IFM12254 - Offshore Funds: Definition of an offshore fund: transparent entities: application of the Taxation of Chargeable Gains Act 1992 (TCGA) to interests in arrangements that create rights in the nature of co-ownership
Certain contractual arrangements (for example, Luxembourg Fonds Commun de placement (‘FCPs’)) were, prior to 1 December 2009, treated as transparent for both income and capital gains purposes.
Section 103A TCGA, which applied from 2009 to 31 December 2017, treated those arrangements as opaque for capital gains purposes by treating the fund as if it were a company and its units were shares. Section 103A shifted the taxation of gains arising to UK residents to the time when they dispose of their interest in a fund, as opposed to being treated as disposing of a fractional interest in underlying fund assets when they were disposed of by the fund. With effect from 1 January 2018 section 103A was repealed and transparent offshore funds now fall under section 103D TCGA. Under that section the underlying assets in the fund are disregarded and the investors units are treated as his asset for TCGA purposes, but the effect is the same.

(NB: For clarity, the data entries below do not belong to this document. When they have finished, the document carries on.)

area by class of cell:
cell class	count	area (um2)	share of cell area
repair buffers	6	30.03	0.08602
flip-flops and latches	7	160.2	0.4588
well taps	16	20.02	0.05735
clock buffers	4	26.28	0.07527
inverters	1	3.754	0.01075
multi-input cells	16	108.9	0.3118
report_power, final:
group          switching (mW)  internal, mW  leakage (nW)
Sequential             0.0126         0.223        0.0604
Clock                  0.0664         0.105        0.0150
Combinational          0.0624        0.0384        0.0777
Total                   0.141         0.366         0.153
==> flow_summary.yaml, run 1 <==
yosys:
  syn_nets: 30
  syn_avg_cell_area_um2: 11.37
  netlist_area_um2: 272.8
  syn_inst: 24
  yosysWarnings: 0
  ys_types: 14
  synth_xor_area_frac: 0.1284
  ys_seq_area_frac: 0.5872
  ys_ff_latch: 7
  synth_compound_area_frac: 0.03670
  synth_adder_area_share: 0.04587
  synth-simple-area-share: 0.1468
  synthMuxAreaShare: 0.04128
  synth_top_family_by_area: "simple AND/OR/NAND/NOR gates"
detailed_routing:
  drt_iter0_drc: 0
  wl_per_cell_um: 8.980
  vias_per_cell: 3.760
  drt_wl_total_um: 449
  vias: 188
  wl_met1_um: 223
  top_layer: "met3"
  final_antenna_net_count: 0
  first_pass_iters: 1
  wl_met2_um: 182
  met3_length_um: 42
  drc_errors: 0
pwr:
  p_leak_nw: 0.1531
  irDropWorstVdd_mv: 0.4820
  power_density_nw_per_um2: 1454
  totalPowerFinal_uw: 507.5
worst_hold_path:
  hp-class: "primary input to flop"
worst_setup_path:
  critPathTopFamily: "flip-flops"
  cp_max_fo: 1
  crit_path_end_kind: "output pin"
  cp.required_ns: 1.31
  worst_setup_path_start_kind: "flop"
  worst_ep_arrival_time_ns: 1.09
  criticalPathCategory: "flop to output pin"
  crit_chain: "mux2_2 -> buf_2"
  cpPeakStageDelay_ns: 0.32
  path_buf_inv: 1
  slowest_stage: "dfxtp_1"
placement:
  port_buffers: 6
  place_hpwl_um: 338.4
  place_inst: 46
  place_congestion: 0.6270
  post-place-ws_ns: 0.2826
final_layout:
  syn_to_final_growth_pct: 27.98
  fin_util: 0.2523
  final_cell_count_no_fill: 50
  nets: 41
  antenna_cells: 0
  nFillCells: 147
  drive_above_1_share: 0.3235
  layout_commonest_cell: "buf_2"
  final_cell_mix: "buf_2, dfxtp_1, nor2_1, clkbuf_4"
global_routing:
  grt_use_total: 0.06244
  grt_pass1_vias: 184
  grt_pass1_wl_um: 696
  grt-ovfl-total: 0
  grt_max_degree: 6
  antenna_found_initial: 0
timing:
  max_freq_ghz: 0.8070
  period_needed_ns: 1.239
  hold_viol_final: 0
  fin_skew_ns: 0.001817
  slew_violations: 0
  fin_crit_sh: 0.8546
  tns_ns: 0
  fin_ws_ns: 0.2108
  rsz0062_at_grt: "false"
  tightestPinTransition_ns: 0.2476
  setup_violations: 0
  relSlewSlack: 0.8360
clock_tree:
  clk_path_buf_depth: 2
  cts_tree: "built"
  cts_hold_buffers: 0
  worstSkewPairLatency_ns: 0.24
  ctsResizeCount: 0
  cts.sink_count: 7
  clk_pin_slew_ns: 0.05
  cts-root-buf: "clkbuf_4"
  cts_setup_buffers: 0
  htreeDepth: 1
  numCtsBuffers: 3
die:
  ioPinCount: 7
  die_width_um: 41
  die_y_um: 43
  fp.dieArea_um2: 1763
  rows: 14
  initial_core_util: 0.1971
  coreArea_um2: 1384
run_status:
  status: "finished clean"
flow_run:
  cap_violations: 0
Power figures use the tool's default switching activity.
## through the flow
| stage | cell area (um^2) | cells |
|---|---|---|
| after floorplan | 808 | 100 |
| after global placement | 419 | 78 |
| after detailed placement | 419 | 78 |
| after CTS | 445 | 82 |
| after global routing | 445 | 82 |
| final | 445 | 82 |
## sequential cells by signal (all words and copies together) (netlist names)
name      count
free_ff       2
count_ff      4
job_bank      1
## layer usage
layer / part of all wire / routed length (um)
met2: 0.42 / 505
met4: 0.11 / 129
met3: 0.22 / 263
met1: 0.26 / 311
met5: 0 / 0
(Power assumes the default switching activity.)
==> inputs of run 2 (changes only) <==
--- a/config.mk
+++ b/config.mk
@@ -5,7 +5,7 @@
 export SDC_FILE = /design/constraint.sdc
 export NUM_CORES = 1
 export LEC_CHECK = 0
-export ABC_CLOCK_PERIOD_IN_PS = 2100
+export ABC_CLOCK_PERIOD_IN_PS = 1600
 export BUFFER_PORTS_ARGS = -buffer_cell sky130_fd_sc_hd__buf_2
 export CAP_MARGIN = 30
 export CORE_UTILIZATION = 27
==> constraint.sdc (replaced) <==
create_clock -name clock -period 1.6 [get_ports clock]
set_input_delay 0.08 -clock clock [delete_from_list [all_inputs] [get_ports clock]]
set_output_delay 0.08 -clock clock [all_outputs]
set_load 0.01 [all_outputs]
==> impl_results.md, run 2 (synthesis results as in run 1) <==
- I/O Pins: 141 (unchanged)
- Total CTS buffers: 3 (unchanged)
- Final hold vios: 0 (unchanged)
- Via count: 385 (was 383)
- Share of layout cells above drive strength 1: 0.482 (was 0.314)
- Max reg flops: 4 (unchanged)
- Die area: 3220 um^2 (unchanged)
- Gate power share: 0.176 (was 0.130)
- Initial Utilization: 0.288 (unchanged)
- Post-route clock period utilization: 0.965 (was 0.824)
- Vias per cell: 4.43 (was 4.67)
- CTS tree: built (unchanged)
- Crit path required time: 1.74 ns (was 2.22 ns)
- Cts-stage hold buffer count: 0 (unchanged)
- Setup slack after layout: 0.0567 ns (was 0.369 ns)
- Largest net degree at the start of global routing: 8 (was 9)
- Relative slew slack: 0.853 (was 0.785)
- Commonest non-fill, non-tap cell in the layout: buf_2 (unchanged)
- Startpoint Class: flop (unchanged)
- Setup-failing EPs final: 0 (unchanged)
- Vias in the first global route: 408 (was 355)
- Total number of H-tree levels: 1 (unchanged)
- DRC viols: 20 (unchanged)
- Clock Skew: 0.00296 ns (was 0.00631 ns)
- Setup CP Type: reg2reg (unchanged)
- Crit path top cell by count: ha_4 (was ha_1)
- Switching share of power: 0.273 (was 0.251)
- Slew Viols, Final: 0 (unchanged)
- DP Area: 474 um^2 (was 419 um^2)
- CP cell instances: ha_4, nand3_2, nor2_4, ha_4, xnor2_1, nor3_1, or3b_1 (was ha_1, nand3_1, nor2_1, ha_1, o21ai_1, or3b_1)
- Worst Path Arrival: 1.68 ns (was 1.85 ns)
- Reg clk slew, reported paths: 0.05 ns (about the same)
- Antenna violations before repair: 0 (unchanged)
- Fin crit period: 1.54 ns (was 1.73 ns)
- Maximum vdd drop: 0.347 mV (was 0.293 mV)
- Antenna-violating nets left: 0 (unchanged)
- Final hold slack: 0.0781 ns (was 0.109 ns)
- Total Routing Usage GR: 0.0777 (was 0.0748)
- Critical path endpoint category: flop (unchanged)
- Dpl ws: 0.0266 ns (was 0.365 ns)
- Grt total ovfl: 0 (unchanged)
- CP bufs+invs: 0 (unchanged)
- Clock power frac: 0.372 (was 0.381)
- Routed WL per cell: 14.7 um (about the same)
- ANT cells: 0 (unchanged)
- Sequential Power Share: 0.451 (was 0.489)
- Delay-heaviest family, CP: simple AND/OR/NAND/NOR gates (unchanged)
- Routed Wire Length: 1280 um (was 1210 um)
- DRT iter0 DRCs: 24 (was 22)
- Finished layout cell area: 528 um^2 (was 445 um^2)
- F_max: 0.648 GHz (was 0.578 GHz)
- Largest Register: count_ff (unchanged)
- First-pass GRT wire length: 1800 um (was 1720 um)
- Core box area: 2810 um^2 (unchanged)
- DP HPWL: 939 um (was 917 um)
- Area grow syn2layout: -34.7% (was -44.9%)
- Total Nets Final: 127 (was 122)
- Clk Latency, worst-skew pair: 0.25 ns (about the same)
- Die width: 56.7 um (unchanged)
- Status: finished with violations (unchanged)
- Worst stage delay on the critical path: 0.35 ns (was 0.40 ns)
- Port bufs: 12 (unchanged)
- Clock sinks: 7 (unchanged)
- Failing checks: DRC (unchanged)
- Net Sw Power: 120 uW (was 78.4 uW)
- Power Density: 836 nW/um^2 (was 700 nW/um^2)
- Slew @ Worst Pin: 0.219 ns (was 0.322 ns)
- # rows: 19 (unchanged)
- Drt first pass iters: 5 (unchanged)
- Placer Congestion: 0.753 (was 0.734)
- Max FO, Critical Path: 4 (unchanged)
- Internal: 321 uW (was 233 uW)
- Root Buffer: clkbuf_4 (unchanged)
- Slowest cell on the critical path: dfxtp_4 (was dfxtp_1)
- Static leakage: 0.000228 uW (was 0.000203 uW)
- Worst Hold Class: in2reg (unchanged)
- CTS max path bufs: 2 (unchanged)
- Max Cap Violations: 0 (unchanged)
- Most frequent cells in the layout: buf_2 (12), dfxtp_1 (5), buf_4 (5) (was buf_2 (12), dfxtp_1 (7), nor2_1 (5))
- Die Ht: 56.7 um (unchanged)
[config.mk]
export PLATFORM = sky130hd
export DESIGN_NAME = signed_integer_divider
export DESIGN_NICKNAME = d
export VERILOG_FILES = /design/src/rtl/core/sid_pkg.sv /design/src/rtl/core/signed_integer_divider.sv /design/src/rtl/core/sid_divcore.sv
export SDC_FILE = /design/constraint.sdc
export NUM_CORES = 1
export LEC_CHECK = 0
export ABC_AREA = 1
export BUFFER_PORTS_ARGS = -buffer_cell sky130_fd_sc_hd__buf_2
export CORE_MARGIN = 5
export CORE_UTILIZATION = 39
export CTS_BUF_LIST = sky130_fd_sc_hd__clkbuf_16
export DETAILED_ROUTE_END_ITERATION = 16
export GPL_TIMING_DRIVEN = 0
export PLACE_DENSITY = 0.64
export SLEW_MARGIN = 30
export SYNTH_ARGS = -nofsm -noshare
export SYNTH_HDL_FRONTEND = slang
export SYNTH_HIERARCHICAL = 1
export SYNTH_SLANG_ARGS = --single-unit
[constraint.sdc]
create_clock -name clk -period 4.3 [get_ports clk]
set_clock_uncertainty 0.05 [all_clocks]
set_input_delay 0.43 -clock clk [delete_from_list [all_inputs] [get_ports clk]]
set_output_delay 0.43 -clock clk [all_outputs]
set_load 0.01 [all_outputs]
`config.mk`:
```
export PLATFORM = sky130hd
export DESIGN_NAME = shortest_queue_multi_fifo_unit
export DESIGN_NICKNAME = d
export VERILOG_FILES = /design/src/hdl/sqmf_pkg.sv /design/src/hdl/sqmf_ctrl.sv /design/src/hdl/sqmf_dpath.sv /design/src/hdl/shortest_queue_multi_fifo_unit.sv
export SDC_FILE = /design/constraint.sdc
export NUM_CORES = 2
export LEC_CHECK = 0
export BUFFER_PORTS_ARGS = -buffer_cell sky130_fd_sc_hd__buf_2
export CAP_MARGIN = 10
export CORE_UTILIZATION = 32
export DETAILED_ROUTE_END_ITERATION = 6
export GPL_ROUTABILITY_DRIVEN = 0
export SYNTH_ARGS = -nofsm -noshare
export SYNTH_HDL_FRONTEND = slang
export SYNTH_SLANG_ARGS = --single-unit
```
`constraint.sdc`:
```
create_clock -name clk -period 12.7 [get_ports clk]
set_input_delay 1.27 -clock clk [delete_from_list [all_inputs] [get_ports clk]]
set_output_delay 1.27 -clock clk [all_outputs]
set_load 0.05 [all_outputs]
```
### config.mk
export PLATFORM = sky130hd
export DESIGN_NAME = multichannel_moving_average_top
export DESIGN_NICKNAME = d
export VERILOG_FILES = /design/src/sv/mavg_pkg.sv /design/src/sv/mavg_ram.sv /design/src/sv/multichannel_moving_average_top.sv
export SDC_FILE = /design/constraint.sdc
export NUM_CORES = 1
export LEC_CHECK = 0
export BUFFER_PORTS_ARGS = -buffer_cell sky130_fd_sc_hd__buf_4
export CELL_PAD_IN_SITES_DETAIL_PLACEMENT = 0
export CELL_PAD_IN_SITES_GLOBAL_PLACEMENT = 1
export CORE_UTILIZATION = 46
export CTS_BUF_LIST = sky130_fd_sc_hd__clkbuf_8
export DETAILED_ROUTE_END_ITERATION = 12
export PLACE_DENSITY = 0.74
export SYNTH_ARGS = -nofsm -noshare
export SYNTH_HDL_FRONTEND = slang
export SYNTH_SLANG_ARGS = --single-unit
### constraint.sdc
create_clock -name clk -period 10.2 [get_ports clk]
set_input_delay 0 -clock clk [delete_from_list [all_inputs] [get_ports clk]]
set_output_delay 0 -clock clk [all_outputs]
set_load 0.005 [all_outputs]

It remains the case that these funds are transparent for income - investors are entitled to income as it arises (from whatever source or country) and UK investors are taxable on such income as it arises, regardless of whether income is actually distributed. Income arising retains its character where arrangements are fiscally transparent so that, for example, if a fund receives trading income or income from property then UK investors would be chargeable to tax as if they had received that income directly.
Contractual arrangements that come within the meaning of “mutual fund” (s356 TIOPA2010) are offshore funds and the charge to tax under regulation 17 of SI 2009/3001 applies to disposals of units by investors in such funds unless the arrangements are a reporting fund or the exception in regulation 29(1) applies (see IFM12252 and IFM13470).